### Work item
What number of lines in the entries hold the string "after"? Answer with it alone.

Stored entries
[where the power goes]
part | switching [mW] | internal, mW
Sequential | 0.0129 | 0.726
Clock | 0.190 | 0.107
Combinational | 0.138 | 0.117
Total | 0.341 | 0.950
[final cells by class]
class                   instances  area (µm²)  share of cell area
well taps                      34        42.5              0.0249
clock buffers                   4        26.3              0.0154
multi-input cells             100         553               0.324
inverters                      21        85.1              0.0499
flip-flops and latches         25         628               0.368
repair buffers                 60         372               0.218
--- src/rtl/optrx_pkg.sv ---
package optrx_pkg;
    typedef enum logic [1:0] {
        ST_WAIT_LOW,
        ST_HUNT,
        ST_DATA,
        ST_ACK
    } rx_state_e;
endpackage

--- src/rtl/optrx_sync.sv ---
module optrx_sync #(
    parameter int STAGES = 2
) (
    input  logic clk,
    input  logic rst_n,
    input  logic din,
    output logic dout
);
    logic [STAGES-1:0] chain_q;

    genvar gi;
    generate
        for (gi = 0; gi < STAGES; gi++) begin : g_stage
            always_ff @(posedge clk or negedge rst_n) begin
                if (!rst_n) chain_q[gi] <= 1'b0;
                else if (gi == 0) chain_q[gi] <= din;
                else chain_q[gi] <= chain_q[(gi == 0) ? 0 : gi-1];
            end
        end
    endgenerate

    assign dout = chain_q[STAGES-1];
endmodule

--- src/rtl/optrx_vote.sv ---
module optrx_vote #(
    parameter int N = 4
) (
    input  logic [N-1:0] samples,
    output logic         bit_val,
    output logic         tie
);
    localparam int CW = $clog2(N + 1);
    logic [CW:0] ones;

    always_comb begin
        ones = '0;
        for (int i = 0; i < N; i++) ones = ones + (CW+1)'(samples[i]);
    end

    // strict majority of ones gives 1; R5: an even split gives 0 plus tie
    assign bit_val = (32'(ones) * 2) > N;
    assign tie     = (32'(ones) * 2) == N;

    always_comb begin
        if (tie) assert (!bit_val) else $error("tie decoded as one");
    end
endmodule

--- src/rtl/optrx_frame_rx.sv ---
module optrx_frame_rx #(
    parameter int SPB         = 4,
    parameter int MARK_LEN    = 8,
    parameter int DATA_BITS   = 8,
    parameter int SYNC_STAGES = 2
) (
    input  logic                 clk,
    input  logic                 rst_n,
    input  logic                 rx_line,
    output logic [DATA_BITS-1:0] byte_out,
    output logic                 byte_valid,
    output logic                 frame_err,
    output logic                 ack_out
);
    import optrx_pkg::*;

    localparam int SW = $clog2(SPB + 1);
    localparam int MW = $clog2(MARK_LEN + 1);
    localparam int BW = $clog2(DATA_BITS + 1);

    rx_state_e st_q, st_d;
    logic rx_s;
    logic [MW-1:0] run_q;
    logic [SW-1:0] samp_q, ack_q;
    logic [BW-1:0] bit_q;
    logic [SPB-1:0] grp_q;
    logic [DATA_BITS-1:0] shift_q;
    logic err_q;
    logic vote_bit, vote_tie;
    logic grp_done, frame_done, frame_bad;

    // two-stage synchroniser on the raw line
    optrx_sync #(.STAGES(SYNC_STAGES)) sync_i (
        .clk(clk), .rst_n(rst_n), .din(rx_line), .dout(rx_s)
    );

    optrx_vote #(.N(SPB)) vote_i (
        .samples({grp_q[SPB-2:0], rx_s}), .bit_val(vote_bit), .tie(vote_tie)
    );

    assign grp_done   = (st_q == ST_DATA) && (samp_q == SW'(SPB-1));
    assign frame_done = grp_done && (bit_q == BW'(DATA_BITS-1));
    assign frame_bad  = err_q | vote_tie;

    // next-state logic
    always_comb begin
        st_d = st_q;
        unique case (st_q)
            ST_WAIT_LOW: if (!rx_s) st_d = ST_HUNT;
            ST_HUNT:     if (rx_s && run_q == MW'(MARK_LEN-1)) st_d = ST_DATA;
            ST_DATA:     if (frame_done) st_d = frame_bad ? ST_WAIT_LOW : ST_ACK;
            ST_ACK:      if (ack_q == SW'(SPB-1)) st_d = ST_WAIT_LOW;
            default:     st_d = ST_WAIT_LOW;
        endcase
    end

    // state register and frame counters
    always_ff @(posedge clk or negedge rst_n) begin
        if (!rst_n) begin
            st_q    <= ST_WAIT_LOW;
            run_q   <= '0;
            samp_q  <= '0;
            ack_q   <= '0;
            bit_q   <= '0;
            grp_q   <= '0;
            shift_q <= '0;
            err_q   <= 1'b0;
        end else begin
            st_q  <= st_d;
            run_q <= (st_q == ST_HUNT && rx_s) ? run_q + 1'b1 : '0;
            ack_q <= (st_q == ST_ACK) ? ack_q + 1'b1 : '0;
            if (st_q == ST_DATA) begin
                grp_q  <= {grp_q[SPB-2:0], rx_s};
                samp_q <= grp_done ? '0 : samp_q + 1'b1;
                if (grp_done) begin
                    bit_q   <= bit_q + 1'b1;
                    shift_q <= {vote_bit, shift_q[DATA_BITS-1:1]};
                    if (vote_tie) err_q <= 1'b1;
                end
            end else begin
                samp_q <= '0;
                bit_q  <= '0;
                err_q  <= 1'b0;
            end
        end
    end

    // registered outputs
    always_ff @(posedge clk or negedge rst_n) begin
        if (!rst_n) begin
            byte_out   <= '0;
            byte_valid <= 1'b0;
            frame_err  <= 1'b0;
            ack_out    <= 1'b0;
        end else begin
            byte_valid <= frame_done && !frame_bad;
            frame_err  <= frame_done && frame_bad;
            ack_out    <= (st_d == ST_ACK);
            if (frame_done && !frame_bad)
                byte_out <= {vote_bit, shift_q[DATA_BITS-1:1]};
        end
    end

    p_valid_pulse_r6: assert property (@(posedge clk) disable iff (!rst_n)
        byte_valid |=> !byte_valid);
    p_byte_hold_r8: assert property (@(posedge clk) disable iff (!rst_n)
        !$stable(byte_out) |-> byte_valid);
    p_valid_err_excl_r8: assert property (@(posedge clk) disable iff (!rst_n)
        !(byte_valid && frame_err));
    p_ack_start_r7: assert property (@(posedge clk) disable iff (!rst_n)
        $rose(ack_out) |-> byte_valid);
    p_ack_len_r7: assert property (@(posedge clk) disable iff (!rst_n)
        $fell(ack_out) |-> ($past(ack_out, 4) && !$past(ack_out, 5)));
    p_err_no_ack_r8: assert property (@(posedge clk) disable iff (!rst_n)
        frame_err |-> !ack_out);
    p_data_from_hunt_r2: assert property (@(posedge clk) disable iff (!rst_n)
        (st_q == ST_DATA && $past(st_q) != ST_DATA) |-> $past(st_q) == ST_HUNT);
endmodule

--- config.mk ---
export PLATFORM = sky130hd
export DESIGN_NAME = optrx_frame_rx
export DESIGN_NICKNAME = d
export VERILOG_FILES = /design/src/rtl/optrx_pkg.sv /design/src/rtl/optrx_sync.sv /design/src/rtl/optrx_vote.sv /design/src/rtl/optrx_frame_rx.sv
export SDC_FILE = /design/constraint.sdc
export NUM_CORES = 1
export LEC_CHECK = 0
export BUFFER_PORTS_ARGS = -buffer_cell sky130_fd_sc_hd__buf_2
export CAP_MARGIN = 25
export CORE_ASPECT_RATIO = 1.25
export CORE_MARGIN = 4
export CORE_UTILIZATION = 35
export DETAILED_ROUTE_END_ITERATION = 7
export PLACE_DENSITY = 0.49
export SLEW_MARGIN = 40
export SYNTH_ARGS = -nofsm -noshare
export SYNTH_HDL_FRONTEND = slang
export SYNTH_SLANG_ARGS = --single-unit
--- constraint.sdc ---
create_clock -name clk -period 5.1 [get_ports clk]
set_input_delay 0.51 -clock clk [delete_from_list [all_inputs] [get_ports clk]]
set_output_delay 0.51 -clock clk [all_outputs]
set_load 0.02 [all_outputs]
== Word level (Yosys, flattened, before mapping) ==
Index checks and enable logic that the tools add are counted.

* Mux-type cells: 15
* Bitwise gates (word level): 1
* Equality and inequality tests: 11
* $lt $le $gt $ge: 1
* Reduce and logical (&&, ||, !) cells: 10
* Add/subtract/negate cells: 7

{| class="wikitable"
|+ Operators with widths
! kind !! count
|-
| 4-bit 2-to-1 mux || 3
|-
| 2-bit 2-to-1 mux || 5
|-
| 3-bit 2-to-1 mux || 3
|-
| 4-bit by 1-bit adder with 4-bit output (second input constant) || 2
|-
| 4-bit by 3-bit == test with 1-bit output (second input constant) || 2
|-
| 2-bit case mux with 4 select lines || 1
|-
| 3-bit by 1-bit adder with 3-bit output (second input constant) || 2
|-
| 2-bit == test (second input constant) || 3
|-
| 3-bit by 2-bit == test with 1-bit output (second input constant) || 2
|-
| 1-bit logical AND || 6
|-
| 5-bit by 3-bit > comparator with 1-bit output (second input constant) || 1
|-
| 4-bit by 1-bit adder with 4-bit output || 1
|-
| 4-bit by 2-bit == test with 1-bit output (second input constant) || 1
|-
| 2-bit inequality test (second input constant) || 2
|-
| 2-bit AND reduction || 2
|-
| 2-bit by 1-bit adder with 3-bit output || 1
|-
| 1-bit 2-to-1 mux || 3
|-
| 1-bit by 1-bit adder with 2-bit output || 1
|-
| 2-bit by 1-bit == test with 1-bit output (second input constant) || 1
|-
| 2-bit logical NOT || 1
|-
| 1-bit logical NOT || 1
|-
| 1-bit bitwise OR || 1
|}

* Word-level logic and storage cells: 59
* Output and inout port bits: 11
* Bits in registers: 41
* Input bits: 3

== Longest topological paths before layout ==
* Depth in word-level cells: 9
* Depth in mapped cells: 7
* Gate-level depth less buffers: 6

== Hierarchy ==
A second synthesis with hierarchy kept.

* Cell total of the unflattened synthesis: 124
* Area total of the unflattened synthesis: 1,681.6 um^2

{| class="wikitable"
|+ By module, submodules not included
! module !! area each (um^2) !! instances !! sequential area each (um^2) !! cells each
|-
| optrx_frame_rx || 1,550.2 || 1 || 950.9 || 114
|-
| optrx_vote || 81.3 || 1 || 0.0 || 8
|-
| optrx_sync || 50.0 || 1 || 50.0 || 2
|}

== Least setup slack after synthesis ==
Ideal clock, no wire load.

* Kind: reg-to-reg
* Start: reg sync_i.chain_q[1] (netlist: sync_i.dout)
* End: reg byte_out[1]
* Library setup time: 0.125 ns
* Arrival: 2.263 ns
* Stages on the path, launching flop included: 8
* Setup slack: 2.712 ns
* Period minus slack after synthesis: 2.388 ns
* Cell sequence: dfrtp_1 fa_1 ha_1 ha_1 nor3b_2 nor4_4 buf_6 mux2_4

* Longest elaborated chain between the ends: 7

{| class="wikitable"
|+ Ends and longest elaborated chain
! element !! line !! source
|-
| start: declaration || optrx_sync.sv:9 || <nowiki>logic [STAGES-1:0] chain_q;</nowiki>
|-
| start signal: indexed assignment || optrx_sync.sv:16 || <nowiki>else if (gi == 0) chain_q[gi] <= din;</nowiki>
|-
| start signal: indexed assignment || optrx_sync.sv:17 || <nowiki>else chain_q[gi] <= chain_q[(gi == 0) ? 0 : gi-1];</nowiki>
|-
| 1-bit by 1-bit adder with 2-bit output || optrx_vote.sv:13 || <nowiki>for (int i = 0; i < N; i++) ones = ones + (CW+1)'(samples[i]);</nowiki>
|-
| 2-bit by 1-bit adder with 3-bit output || optrx_vote.sv:13 ||
|-
| 4-bit by 1-bit adder with 4-bit output || optrx_vote.sv:13 ||
|-
| 4-bit by 2-bit == test with 1-bit output || optrx_vote.sv:18 || <nowiki>assign tie = (32'(ones) * 2) == N;</nowiki>
|-
| 1-bit bitwise OR || optrx_frame_rx.sv:43 || <nowiki>assign frame_bad = err_q | vote_tie;</nowiki>
|-
| 1-bit logical NOT || optrx_frame_rx.sv:99 || <nowiki>if (frame_done && !frame_bad)</nowiki>
|-
| 1-bit logical AND || optrx_frame_rx.sv:99 ||
|-
| end signal: assignment || optrx_frame_rx.sv:100 || <nowiki>byte_out <= {vote_bit, shift_q[DATA_BITS-1:1]};</nowiki>
|-
| end: declaration || optrx_frame_rx.sv:10 || <nowiki>output logic [DATA_BITS-1:0] byte_out,</nowiki>
|}

Every way passes these cells.
A chain may end at the register's enable or synchronous reset.

== Final worst setup path ==
* Start: reg sync_i.chain_q[1] (netlist: sync_i.dout)
* End: reg byte_out[5]

Same word-level chain as after synthesis.
==> src/rtl/lbus_sram_fifo.sv <==
module lbus_sram_fifo
    import lbf_pkg::*;
#(
    parameter int DATA_W  = 32,
    parameter int PTR_W   = 17,
    parameter int MEM_AW  = 18,
    parameter int LA_W    = 23,
    parameter int SEL_BIT = 22,
    parameter int IDX_LO  = 2,
    parameter int IDX_HI  = 5
) (
    input  logic              clk_i,
    input  logic              rst_ni,
    input  logic              lb_req_i,
    input  logic              lb_wr_i,
    input  logic [LA_W-1:0]   lb_addr_i,
    input  logic [DATA_W-1:0] lb_wdata_i,
    output logic              lb_ack_o,
    output logic [DATA_W-1:0] lb_rdata_o,
    output logic [MEM_AW-1:0] sram_addr_o,
    output logic [DATA_W-1:0] sram_wdata_o,
    output logic              sram_we_o,
    output logic              sram_oe_o,
    input  logic [DATA_W-1:0] sram_rdata_i,
    output logic [PTR_W:0]    fifo_count_o,
    output logic              fifo_empty_o,
    output logic              fifo_full_o
);
    localparam int IDX_W   = IDX_HI - IDX_LO + 1;
    localparam int COUNT_W = PTR_W + 1;

    typedef struct packed {
        logic              ack;
        logic              from_sram;
        logic [DATA_W-1:0] rdata;
    } rsp_t;

    acc_e             acc;
    logic [IDX_W-1:0] idx;
    logic             push, pop, clear;
    logic             push_ok, pop_ok, empty, full;
    logic [PTR_W-1:0] wr_ptr, rd_ptr;
    logic [PTR_W:0]   count;
    logic [DATA_W-1:0] status_word;
    rsp_t rsp_d, rsp_q;

    lbf_decode #(
        .LA_W(LA_W), .SEL_BIT(SEL_BIT), .IDX_LO(IDX_LO), .IDX_HI(IDX_HI)
    ) decode_i (
        .req_i (lb_req_i),
        .addr_i(lb_addr_i),
        .acc_o (acc),
        .idx_o (idx)
    );

    lbf_state #(.PTR_W(PTR_W)) state_i (
        .clk_i    (clk_i),
        .rst_ni   (rst_ni),
        .push_i   (push),
        .pop_i    (pop),
        .clear_i  (clear),
        .wr_ptr_o (wr_ptr),
        .rd_ptr_o (rd_ptr),
        .count_o  (count),
        .empty_o  (empty),
        .full_o   (full),
        .push_ok_o(push_ok),
        .pop_ok_o (pop_ok)
    );

    always_comb begin
        push  = (acc == ACC_FIFO) && lb_wr_i;
        pop   = (acc == ACC_FIFO) && !lb_wr_i;
        clear = (acc == ACC_CSR) && lb_wr_i && (idx == IDX_W'(CSR_CTRL_IDX))
                && lb_wdata_i[CTRL_CLEAR_BIT];

        status_word             = '0;
        status_word[COUNT_W-1:0] = count;
        status_word[DATA_W-2]   = full;
        status_word[DATA_W-1]   = empty;

        sram_addr_o  = pop ? MEM_AW'(rd_ptr) : MEM_AW'(wr_ptr);
        sram_wdata_o = lb_wdata_i;
        sram_we_o    = push_ok;
        sram_oe_o    = pop_ok;

        rsp_d.ack       = lb_req_i;
        rsp_d.from_sram = pop_ok;
        rsp_d.rdata     = '0;
        if ((acc == ACC_CSR) && !lb_wr_i && (idx == IDX_W'(CSR_STATUS_IDX))) begin
            rsp_d.rdata = status_word;
        end
    end

    always_ff @(posedge clk_i or negedge rst_ni) begin
        if (!rst_ni) rsp_q <= '0;
        else         rsp_q <= rsp_d;
    end

    assign lb_ack_o     = rsp_q.ack;
    assign lb_rdata_o   = rsp_q.from_sram ? sram_rdata_i : rsp_q.rdata;
    assign fifo_count_o = count;
    assign fifo_empty_o = empty;
    assign fifo_full_o  = full;


    strobe_excl_chk: assert property (@(posedge clk_i) disable iff (!rst_ni)
        !(sram_we_o && sram_oe_o));


    ack_follow_chk: assert property (@(posedge clk_i) disable iff (!rst_ni)
        lb_req_i |=> lb_ack_o);


    ack_quiet_chk: assert property (@(posedge clk_i) disable iff (!rst_ni)
        !lb_req_i |=> !lb_ack_o);


    csr_no_sram_chk: assert property (@(posedge clk_i) disable iff (!rst_ni)
        (lb_req_i && !lb_addr_i[SEL_BIT]) |-> (!sram_we_o && !sram_oe_o));


    underrun_zero_chk: assert property (@(posedge clk_i) disable iff (!rst_ni)
        (lb_req_i && lb_addr_i[SEL_BIT] && !lb_wr_i && fifo_empty_o) |=> (lb_rdata_o == '0));
endmodule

### Solved exercise
3